→ **ABOUT THIS EXERCISE**
Your answer should be the lines below from the one holding "li1 | - | 5479" through the one holding "0.536 | 0.985 |", copied exactly and with nothing else.

(Collected data entries)

============================================================

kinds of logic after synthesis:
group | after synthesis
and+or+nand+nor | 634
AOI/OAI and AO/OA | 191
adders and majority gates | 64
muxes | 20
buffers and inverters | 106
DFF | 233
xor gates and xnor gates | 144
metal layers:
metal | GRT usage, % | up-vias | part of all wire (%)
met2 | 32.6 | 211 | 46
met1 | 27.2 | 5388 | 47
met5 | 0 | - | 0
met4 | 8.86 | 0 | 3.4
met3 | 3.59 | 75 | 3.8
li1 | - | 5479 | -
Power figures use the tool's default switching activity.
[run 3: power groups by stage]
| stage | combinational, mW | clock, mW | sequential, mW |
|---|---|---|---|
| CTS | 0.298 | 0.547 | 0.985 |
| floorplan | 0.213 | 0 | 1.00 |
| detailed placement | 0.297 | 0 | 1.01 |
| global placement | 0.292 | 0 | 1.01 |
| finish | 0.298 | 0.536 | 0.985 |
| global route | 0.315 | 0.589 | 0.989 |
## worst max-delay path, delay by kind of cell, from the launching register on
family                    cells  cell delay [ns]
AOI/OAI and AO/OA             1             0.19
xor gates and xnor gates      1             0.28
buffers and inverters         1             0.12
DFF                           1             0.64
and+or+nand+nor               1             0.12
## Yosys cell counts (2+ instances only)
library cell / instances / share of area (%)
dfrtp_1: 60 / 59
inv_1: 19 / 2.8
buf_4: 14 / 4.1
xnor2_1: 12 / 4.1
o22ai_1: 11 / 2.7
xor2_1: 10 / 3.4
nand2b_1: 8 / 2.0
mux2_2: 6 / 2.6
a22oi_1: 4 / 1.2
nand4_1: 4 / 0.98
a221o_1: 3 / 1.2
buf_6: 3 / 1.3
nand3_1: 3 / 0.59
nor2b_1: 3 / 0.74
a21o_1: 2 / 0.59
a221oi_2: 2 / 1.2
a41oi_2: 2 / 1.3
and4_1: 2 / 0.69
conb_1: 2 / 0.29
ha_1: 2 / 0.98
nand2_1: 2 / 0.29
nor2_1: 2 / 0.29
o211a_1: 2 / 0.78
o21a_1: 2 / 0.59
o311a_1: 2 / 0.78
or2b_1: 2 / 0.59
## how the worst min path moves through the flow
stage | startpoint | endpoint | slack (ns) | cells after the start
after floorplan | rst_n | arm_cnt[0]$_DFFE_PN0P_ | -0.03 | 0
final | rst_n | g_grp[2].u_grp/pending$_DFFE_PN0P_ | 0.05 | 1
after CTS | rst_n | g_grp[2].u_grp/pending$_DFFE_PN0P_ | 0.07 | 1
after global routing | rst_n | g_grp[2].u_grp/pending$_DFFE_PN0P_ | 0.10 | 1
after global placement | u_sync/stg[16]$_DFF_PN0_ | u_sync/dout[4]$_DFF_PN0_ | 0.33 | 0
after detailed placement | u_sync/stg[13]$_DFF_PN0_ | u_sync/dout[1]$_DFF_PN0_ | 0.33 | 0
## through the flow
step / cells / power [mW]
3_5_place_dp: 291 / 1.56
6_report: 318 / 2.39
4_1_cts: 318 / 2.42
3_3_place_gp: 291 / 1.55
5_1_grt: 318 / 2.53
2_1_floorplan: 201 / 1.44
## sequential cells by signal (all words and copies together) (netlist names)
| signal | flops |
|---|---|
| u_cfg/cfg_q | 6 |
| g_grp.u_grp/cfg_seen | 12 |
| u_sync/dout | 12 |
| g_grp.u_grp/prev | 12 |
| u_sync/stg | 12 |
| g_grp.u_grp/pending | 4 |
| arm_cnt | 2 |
==> src/rtl/casc_pos_detect.sv <==
module casc_pos_detect
    import casc_det_pkg::*;
#(
    parameter int PHASE_LEN = 64,
    localparam int CW = $clog2(PHASE_LEN + 1),
    localparam int SW = CW + 1
) (
    input  logic          clk_i,
    input  logic          rst_ni,
    input  logic          fs_i,
    input  logic          fsd_i,
    output logic [SW-1:0] dev_count_o,
    output logic [CW-1:0] position_o,
    output logic          done_o,
    output logic          timeout_o
);

    det_phase_e    phase;
    logic          win_last;
    logic          en_dly, en_sync, capture;
    logic [CW-1:0] dly_cnt, dly_cnt_nx, sync_cnt, sync_cnt_nx;
    logic          dly_seen, dly_seen_nx, sync_seen, sync_seen_nx;

    typedef struct packed {
        logic [SW-1:0] count;
        logic [CW-1:0] pos;
        logic          err;
        logic          done;
    } res_state_t;

    res_state_t res_d, res_q;

    casc_det_window #(.WIN_LEN(PHASE_LEN)) u_window (
        .clk_i      (clk_i),
        .rst_ni     (rst_ni),
        .phase_o    (phase),
        .win_last_o (win_last)
    );

    assign en_dly  = (phase == PH_WAIT_DLY);
    assign en_sync = (phase == PH_WAIT_SYNC);
    assign capture = en_sync && win_last;

    casc_det_edge_timer #(.WIN_LEN(PHASE_LEN), .ACTIVE_LEVEL(1'b1)) u_dly_timer (
        .clk_i     (clk_i),
        .rst_ni    (rst_ni),
        .en_i      (en_dly),
        .sig_i     (fsd_i),
        .cnt_o     (dly_cnt),
        .seen_o    (dly_seen),
        .cnt_nx_o  (dly_cnt_nx),
        .seen_nx_o (dly_seen_nx)
    );

    casc_det_edge_timer #(.WIN_LEN(PHASE_LEN), .ACTIVE_LEVEL(1'b0)) u_sync_timer (
        .clk_i     (clk_i),
        .rst_ni    (rst_ni),
        .en_i      (en_sync),
        .sig_i     (fs_i),
        .cnt_o     (sync_cnt),
        .seen_o    (sync_seen),
        .cnt_nx_o  (sync_cnt_nx),
        .seen_nx_o (sync_seen_nx)
    );

    always_comb begin
        res_d = res_q;
        if (capture && !res_q.done) begin
            res_d.count = SW'(dly_cnt) + SW'(sync_cnt_nx);
            res_d.pos   = dly_cnt;
            res_d.err   = !dly_seen || !sync_seen_nx;
            res_d.done  = 1'b1;
        end
    end

    always_ff @(posedge clk_i or negedge rst_ni) begin
        if (!rst_ni) begin
            res_q.count <= '0;
            res_q.pos   <= '0;
            res_q.err   <= 1'b0;
            res_q.done  <= 1'b0;
        end else begin
            res_q <= res_d;
        end
    end

    assign dev_count_o = res_q.count;
    assign position_o  = res_q.pos;
    assign done_o      = res_q.done;
    assign timeout_o   = res_q.err;

    // done is sticky and results are frozen while it is high
    p_done_sticky_r10: assert property (@(posedge clk_i) disable iff (!rst_ni)
        res_q.done |=> (res_q.done && $stable(res_q.count)
                        && $stable(res_q.pos) && $stable(res_q.err)));

    // done only rises when the window sequence reaches its end
    p_done_at_end_r2: assert property (@(posedge clk_i) disable iff (!rst_ni)
        $rose(res_q.done) |-> (phase == PH_FROZEN));

    // the total never falls below this device's position
    p_total_ge_pos_r5: assert property (@(posedge clk_i) disable iff (!rst_ni)
        res_q.done |-> (res_q.count >= SW'(res_q.pos)));

    // a saturated position always comes with the timeout flag
    p_pos_timeout_r6: assert property (@(posedge clk_i) disable iff (!rst_ni)
        (res_q.done && res_q.pos == CW'(PHASE_LEN)) |-> res_q.err);

    // nothing reported before done
    p_quiet_before_done_r1: assert property (@(posedge clk_i) disable iff (!rst_ni)
        !res_q.done |-> (res_q.count == '0 && res_q.pos == '0 && !res_q.err));

endmodule

==> config.mk <==
export PLATFORM = sky130hd
export DESIGN_NAME = casc_pos_detect
export DESIGN_NICKNAME = d
export VERILOG_FILES = /design/src/rtl/casc_det_pkg.sv /design/src/rtl/casc_det_window.sv /design/src/rtl/casc_det_edge_timer.sv /design/src/rtl/casc_pos_detect.sv
export SDC_FILE = /design/constraint.sdc
export NUM_CORES = 1
export LEC_CHECK = 0
export CAP_MARGIN = 10
export CORE_ASPECT_RATIO = 0.8
export CORE_MARGIN = 4
export CORE_UTILIZATION = 56
export DETAILED_ROUTE_END_ITERATION = 10
export PLACE_DENSITY = 0.78
export REMOVE_ABC_BUFFERS = 1
export SLEW_MARGIN = 20
export SYNTH_ARGS = -nofsm -noshare
export SYNTH_HDL_FRONTEND = slang
export SYNTH_HIERARCHICAL = 1
export SYNTH_SLANG_ARGS = --single-unit
==> constraint.sdc <==
create_clock -name clk_i -period 3.7 [get_ports clk_i]
set_clock_uncertainty 0.05 [all_clocks]
set_input_delay 0.74 -clock clk_i [delete_from_list [all_inputs] [get_ports clk_i]]
set_output_delay 0.74 -clock clk_i [all_outputs]
set_load 0.03 [all_outputs]
**src/rtl/isa_bridge_pkg.sv**
```systemverilog
package isa_bridge_pkg;

   typedef enum logic [1:0] {
      PORT_INDEX = 2'b00,
      PORT_DATA  = 2'b01,
      PORT_SPARE = 2'b10,
      PORT_RESET = 2'b11
   } port_e;

   typedef enum logic [2:0] {
      ST_IDLE,
      ST_IDXW,
      ST_ALE,
      ST_GAP,
      ST_XFER
   } seq_e;

endpackage

```
**src/rtl/isa_bridge_decode.sv**
```systemverilog
module isa_bridge_decode #(
   parameter int ADDR_W = 10,
   localparam int BASE_W = ADDR_W - 2
) (
   input  logic              clk,
   input  logic              rst_n,
   input  logic              aen,
   input  logic [ADDR_W-1:0] addr,
   input  logic [BASE_W-1:0] base_sw,
   output logic              sel_n,
   output logic [1:0]        port
);

   generate
      if (ADDR_W < 3) begin : g_bad_addr
         $error("isa_bridge_decode: ADDR_W must leave at least one base bit");
      end
   endgenerate

   logic match;

   assign match = (addr[ADDR_W-1:2] == base_sw);
   assign sel_n = aen | ~match;
   assign port  = addr[1:0];

   // a DMA cycle can never select the card
   a_r10_aen_blocks: assert property (@(posedge clk) disable iff (!rst_n)
      aen |-> sel_n);

endmodule

```
**src/rtl/isa_bridge_sync.sv**
```systemverilog
module isa_bridge_sync #(
   parameter int W      = 8,
   parameter int STAGES = 2
) (
   input  logic         clk,
   input  logic         rst_n,
   input  logic [W-1:0] din,
   output logic [W-1:0] dout
);

   generate
      if (STAGES < 1) begin : g_bad_stages
         $error("isa_bridge_sync: STAGES must be at least 1");
      end
      if (W < 1) begin : g_bad_w
         $error("isa_bridge_sync: W must be at least 1");
      end
   endgenerate

   generate
      if (STAGES == 1) begin : g_single
         logic [W-1:0] q;
         always_ff @(posedge clk or negedge rst_n) begin
            if (!rst_n) q <= '0;
            else        q <= din;
         end
         assign dout = q;
      end else begin : g_chain
         logic [STAGES-1:0][W-1:0] q;
         always_ff @(posedge clk or negedge rst_n) begin
            if (!rst_n) begin
               q <= '0;
            end else begin
               for (int i = 0; i < STAGES; i++) begin
                  if (i == 0) q[i] <= din;
                  else        q[i] <= q[i-1];
               end
            end
         end
         assign dout = q[STAGES-1];
      end
   endgenerate

endmodule

```
**src/rtl/isa_bridge_seq.sv**
```systemverilog
module isa_bridge_seq
   import isa_bridge_pkg::*;
#(
   parameter int DATA_W     = 8,
   parameter int ALE_CYCLES = 2,
   parameter int GAP_CYCLES = 1,
   localparam int MAX_CNT   = (ALE_CYCLES > GAP_CYCLES) ? ALE_CYCLES : GAP_CYCLES,
   localparam int CNT_W     = (MAX_CNT < 2) ? 1 : $clog2(MAX_CNT)
) (
   input  logic              clk,
   input  logic              rst_n,
   input  logic              s_rd,
   input  logic              s_wr,
   input  logic              s_sel,
   input  logic [1:0]        s_port,
   input  logic [DATA_W-1:0] s_data,
   output logic              ale,
   output logic              cs,
   output logic              ctl_rd,
   output logic              ctl_wr,
   output logic              idx_oe,
   output logic              buf_en,
   output logic              buf_to_isa,
   output logic [DATA_W-1:0] idx_q
);

   generate
      if (ALE_CYCLES < 1) begin : g_bad_ale
         $error("isa_bridge_seq: ALE_CYCLES must be at least 1");
      end
      if (GAP_CYCLES < 1) begin : g_bad_gap
         $error("isa_bridge_seq: GAP_CYCLES must be at least 1");
      end
   endgenerate

   localparam logic [CNT_W-1:0] ALE_LAST = CNT_W'(ALE_CYCLES - 1);
   localparam logic [CNT_W-1:0] GAP_LAST = CNT_W'(GAP_CYCLES - 1);

   seq_e              st;
   logic [CNT_W-1:0]  cnt;
   logic              op_rd;
   logic [DATA_W-1:0] shadow;
   logic              start_idx;
   logic              start_dat;
   logic              strobe_on;

   assign start_idx = s_sel && s_wr && !s_rd && (port_e'(s_port) == PORT_INDEX);
   assign start_dat = s_sel && (s_wr ^ s_rd) && (port_e'(s_port) == PORT_DATA);
   assign strobe_on = op_rd ? s_rd : s_wr;

   always_ff @(posedge clk or negedge rst_n) begin
      if (!rst_n) begin
         st     <= ST_IDLE;
         cnt    <= '0;
         op_rd  <= 1'b0;
         shadow <= '0;
         idx_q  <= '0;
      end else begin
         unique case (st)
            ST_IDLE: begin
               cnt <= '0;
               if (start_idx) begin
                  shadow <= s_data;
                  st     <= ST_IDXW;
               end else if (start_dat) begin
                  op_rd <= s_rd;
                  st    <= ST_ALE;
               end
            end
            ST_IDXW: begin
               if (s_wr) begin
                  shadow <= s_data;
               end else begin
                  idx_q <= shadow;
                  st    <= ST_IDLE;
               end
            end
            ST_ALE: begin
               if (cnt == ALE_LAST) begin
                  cnt <= '0;
                  st  <= ST_GAP;
               end else begin
                  cnt <= cnt + 1'b1;
               end
            end
            ST_GAP: begin
               if (cnt == GAP_LAST) begin
                  cnt <= '0;
                  st  <= ST_XFER;
               end else begin
                  cnt <= cnt + 1'b1;
               end
            end
            ST_XFER: begin
               if (!strobe_on) st <= ST_IDLE;
            end
            default: st <= ST_IDLE;
         endcase
      end
   end

   assign ale        = (st == ST_ALE);
   assign idx_oe     = (st == ST_ALE) || (st == ST_GAP);
   assign cs         = (st == ST_ALE) || (st == ST_GAP) || (st == ST_XFER);
   assign ctl_rd     = (st == ST_XFER) && op_rd;
   assign ctl_wr     = (st == ST_XFER) && !op_rd;
   assign buf_en     = (st == ST_IDXW) || (st == ST_XFER);
   assign buf_to_isa = (st == ST_XFER) && op_rd;

   // the index changes only when an index-port write completes
   a_r9_index_hold: assert property (@(posedge clk) disable iff (!rst_n)
      (st != ST_IDXW) |=> $stable(idx_q));

   // every address phase is entered from a data-port start
   a_r4_ale_from_data: assert property (@(posedge clk) disable iff (!rst_n)
      $rose(ale) |-> $past(start_dat));

   // offsets other than index and data never start a sequence
   a_r2_spare_ignored: assert property (@(posedge clk) disable iff (!rst_n)
      (st == ST_IDLE && s_port[1]) |=> (st == ST_IDLE));

endmodule

```
**src/rtl/isa_mux_bridge.sv**
```systemverilog
module isa_mux_bridge #(
   parameter int ADDR_W      = 10,
   parameter int DATA_W      = 8,
   parameter int SYNC_STAGES = 2,
   parameter int ALE_CYCLES  = 2,
   parameter int GAP_CYCLES  = 1,
   localparam int BASE_W     = ADDR_W - 2,
   localparam int BUNDLE_W   = DATA_W + 5
) (
   input  logic              clk,
   input  logic              rst_n,
   input  logic              aen,
   input  logic [ADDR_W-1:0] isa_addr,
   input  logic              iow_n,
   input  logic              ior_n,
   input  logic [BASE_W-1:0] base_sw,
   input  logic [DATA_W-1:0] isa_din,
   output logic [DATA_W-1:0] isa_dout,
   output logic              isa_doe,
   output logic              card_sel_n,
   output logic              buf_en_n,
   output logic              buf_dir,
   input  logic [DATA_W-1:0] mux_din,
   output logic [DATA_W-1:0] mux_dout,
   output logic              mux_doe,
   output logic              ctl_ale,
   output logic              ctl_cs_n,
   output logic              ctl_rd_n,
   output logic              ctl_wr_n
);

   generate
      if (DATA_W < 1) begin : g_bad_data
         $error("isa_mux_bridge: DATA_W must be at least 1");
      end
   endgenerate

   logic [1:0]          dec_port;
   logic [BUNDLE_W-1:0] raw_bundle;
   logic [BUNDLE_W-1:0] s_bundle;
   logic                s_rd, s_wr, s_sel;
   logic [1:0]          s_port;
   logic [DATA_W-1:0]   s_data;
   logic                ale, cs, c_rd, c_wr, idx_oe, buf_en, buf_to_isa;
   logic [DATA_W-1:0]   idx_q;

   isa_bridge_decode #(.ADDR_W(ADDR_W)) u_dec (
      .clk     (clk),
      .rst_n   (rst_n),
      .aen     (aen),
      .addr    (isa_addr),
      .base_sw (base_sw),
      .sel_n   (card_sel_n),
      .port    (dec_port)
   );

   assign raw_bundle = {~ior_n, ~iow_n, ~card_sel_n, dec_port, isa_din};

   isa_bridge_sync #(.W(BUNDLE_W), .STAGES(SYNC_STAGES)) u_sync (
      .clk   (clk),
      .rst_n (rst_n),
      .din   (raw_bundle),
      .dout  (s_bundle)
   );

   assign {s_rd, s_wr, s_sel, s_port, s_data} = s_bundle;

   isa_bridge_seq #(
      .DATA_W     (DATA_W),
      .ALE_CYCLES (ALE_CYCLES),
      .GAP_CYCLES (GAP_CYCLES)
   ) u_seq (
      .clk        (clk),
      .rst_n      (rst_n),
      .s_rd       (s_rd),
      .s_wr       (s_wr),
      .s_sel      (s_sel),
      .s_port     (s_port),
      .s_data     (s_data),
      .ale        (ale),
      .cs         (cs),
      .ctl_rd     (c_rd),
      .ctl_wr     (c_wr),
      .idx_oe     (idx_oe),
      .buf_en     (buf_en),
      .buf_to_isa (buf_to_isa),
      .idx_q      (idx_q)
   );

   assign mux_dout = idx_oe ? idx_q : isa_din;
   assign mux_doe  = idx_oe | (buf_en & ~buf_to_isa);
   assign isa_dout = mux_din;
   assign isa_doe  = buf_en & buf_to_isa;
   assign buf_en_n = ~buf_en;
   assign buf_dir  = buf_to_isa;
   assign ctl_ale  = ale;
   assign ctl_cs_n = ~cs;
   assign ctl_rd_n = ~c_rd;
   assign ctl_wr_n = ~c_wr;

   // index output and buffer never share the bus
   a_r8_no_contention: assert property (@(posedge clk) disable iff (!rst_n)
      !(idx_oe && buf_en));

   // no data strobe while the address strobe is high
   a_r5_ale_clear_of_strobes: assert property (@(posedge clk) disable iff (!rst_n)
      ctl_ale |-> (ctl_rd_n && ctl_wr_n));

   // index still presented when the address strobe falls
   a_r5_index_at_fall: assert property (@(posedge clk) disable iff (!rst_n)
      $fell(ctl_ale) |-> (mux_doe && mux_dout == idx_q && ctl_rd_n && ctl_wr_n));

   // read strobe only with the return path open and the shared bus released
   a_r6_read_path: assert property (@(posedge clk) disable iff (!rst_n)
      !ctl_rd_n |-> (isa_doe && !mux_doe && !ctl_cs_n));

   // write strobe only with ISA data on the shared bus
   a_r7_write_path: assert property (@(posedge clk) disable iff (!rst_n)
      !ctl_wr_n |-> (mux_doe && !isa_doe && mux_dout == isa_din));

endmodule

```
--- src/rtl/sck_prescaler.sv ---
module sck_prescaler
    import sck_pkg::*;
#(
    parameter logic [PRE_W-1:0] LIM_RST = 5'd11
) (
    input  logic             clk,
    input  logic             rst_n,
    input  logic             tick,
    input  logic [PRE_W-1:0] code,
    output logic             stb
);
    pre_t p_d, p_q;

    always_comb begin
        p_d = p_q;
        stb = tick && (p_q.cnt == p_q.lim);
        if (stb) begin
            p_d.cnt = '0;
            p_d.lim = code;
        end else if (tick) begin
            p_d.cnt = p_q.cnt + 1'b1;
        end
    end

    always_ff @(posedge clk or negedge rst_n) begin
        if (!rst_n) begin
            p_q.cnt <= '0;
            p_q.lim <= LIM_RST;
        end else begin
            p_q <= p_d;
        end
    end
endmodule
[src/rtl/tm_postscaler.sv]
module tm_postscaler #(
  parameter int PW = 4
) (
  input  logic          clk_i,
  input  logic          rst_ni,
  input  logic          clr_i,
  input  logic          match_i,
  input  logic [PW-1:0] sel_i,
  input  logic          flag_wr_i,
  input  logic          flag_wbit_i,
  output logic          flag_o
);
  logic [PW-1:0] post_q;
  logic          flag_q;
  logic          hit;

  assign hit = match_i && !clr_i && (post_q == sel_i);

  always_ff @(posedge clk_i or negedge rst_ni) begin
    if (!rst_ni) begin
      post_q <= '0;
    end else if (clr_i) begin
      post_q <= '0;
    end else if (match_i) begin
      post_q <= hit ? '0 : post_q + 1'b1;
    end
  end

  // set wins over a same-cycle software clear
  always_ff @(posedge clk_i or negedge rst_ni) begin
    if (!rst_ni)                       flag_q <= 1'b0;
    else if (hit)                      flag_q <= 1'b1;
    else if (flag_wr_i && !flag_wbit_i) flag_q <= 1'b0;
  end

  assign flag_o = flag_q;


  flag_rise_chk: assert property (@(posedge clk_i) disable iff (!rst_ni)
    $rose(flag_q) |-> $past(match_i));
endmodule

============================================================

→ **RESULT OF THIS TASK**
li1 | - | 5479 | -
Power figures use the tool's default switching activity.
[run 3: power groups by stage]
| stage | combinational, mW | clock, mW | sequential, mW |
|---|---|---|---|
| CTS | 0.298 | 0.547 | 0.985 |
| floorplan | 0.213 | 0 | 1.00 |
| detailed placement | 0.297 | 0 | 1.01 |
| global placement | 0.292 | 0 | 1.01 |
| finish | 0.298 | 0.536 | 0.985 |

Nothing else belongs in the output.